A quick-freeze, freeze-fracture study of mouse spermatozoa

Abstract

Rapid cryo-fixation of mouse spermatozoa followed by freeze substitution, thin section and freeze-fracture demonstrates the finer detail possible with quick-freeze as compared to chemical fixation. As seen in thin sections the unit membrane is composed of 2-4 nm size particles and the cytoplasm, mitochondria, and axonemal filament components all appear rich in fine structure detail. The filamentous structure of the post-acrosomal sheath and its connection with the plasmalemma is presented and compared to previous studies on this structure. Freeze-fracture data demonstrates 7-9 nm size, plasmalemmal, PF-face particles most heavily concentrated in the region just ahead of the striated ring. The outer acrosomal EF-face contains linear arrays of 7-9 nm size EF-face particles.

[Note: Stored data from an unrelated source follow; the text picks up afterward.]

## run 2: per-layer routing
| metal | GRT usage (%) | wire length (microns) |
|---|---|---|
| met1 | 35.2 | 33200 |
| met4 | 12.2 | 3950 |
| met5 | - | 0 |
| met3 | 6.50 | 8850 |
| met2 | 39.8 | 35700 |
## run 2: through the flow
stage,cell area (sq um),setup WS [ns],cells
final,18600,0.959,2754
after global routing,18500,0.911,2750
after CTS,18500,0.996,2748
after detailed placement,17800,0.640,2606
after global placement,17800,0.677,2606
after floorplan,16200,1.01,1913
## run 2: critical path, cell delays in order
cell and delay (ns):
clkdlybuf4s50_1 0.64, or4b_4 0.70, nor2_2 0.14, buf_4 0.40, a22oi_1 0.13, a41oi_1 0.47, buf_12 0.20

The inner acrosomal membrane contains scattered, 7-9 nm size PF-face particles. The inner and outer nuclear membranes also contain scattered, 7-9 nm size particles. The results of this study present data which supports and extends previous studies on mouse spermatozoa. The results are discussed in terms of the advantages of cryo-fixation and freeze-substitution compared to conventional fixation in the preservation of fine structure detail.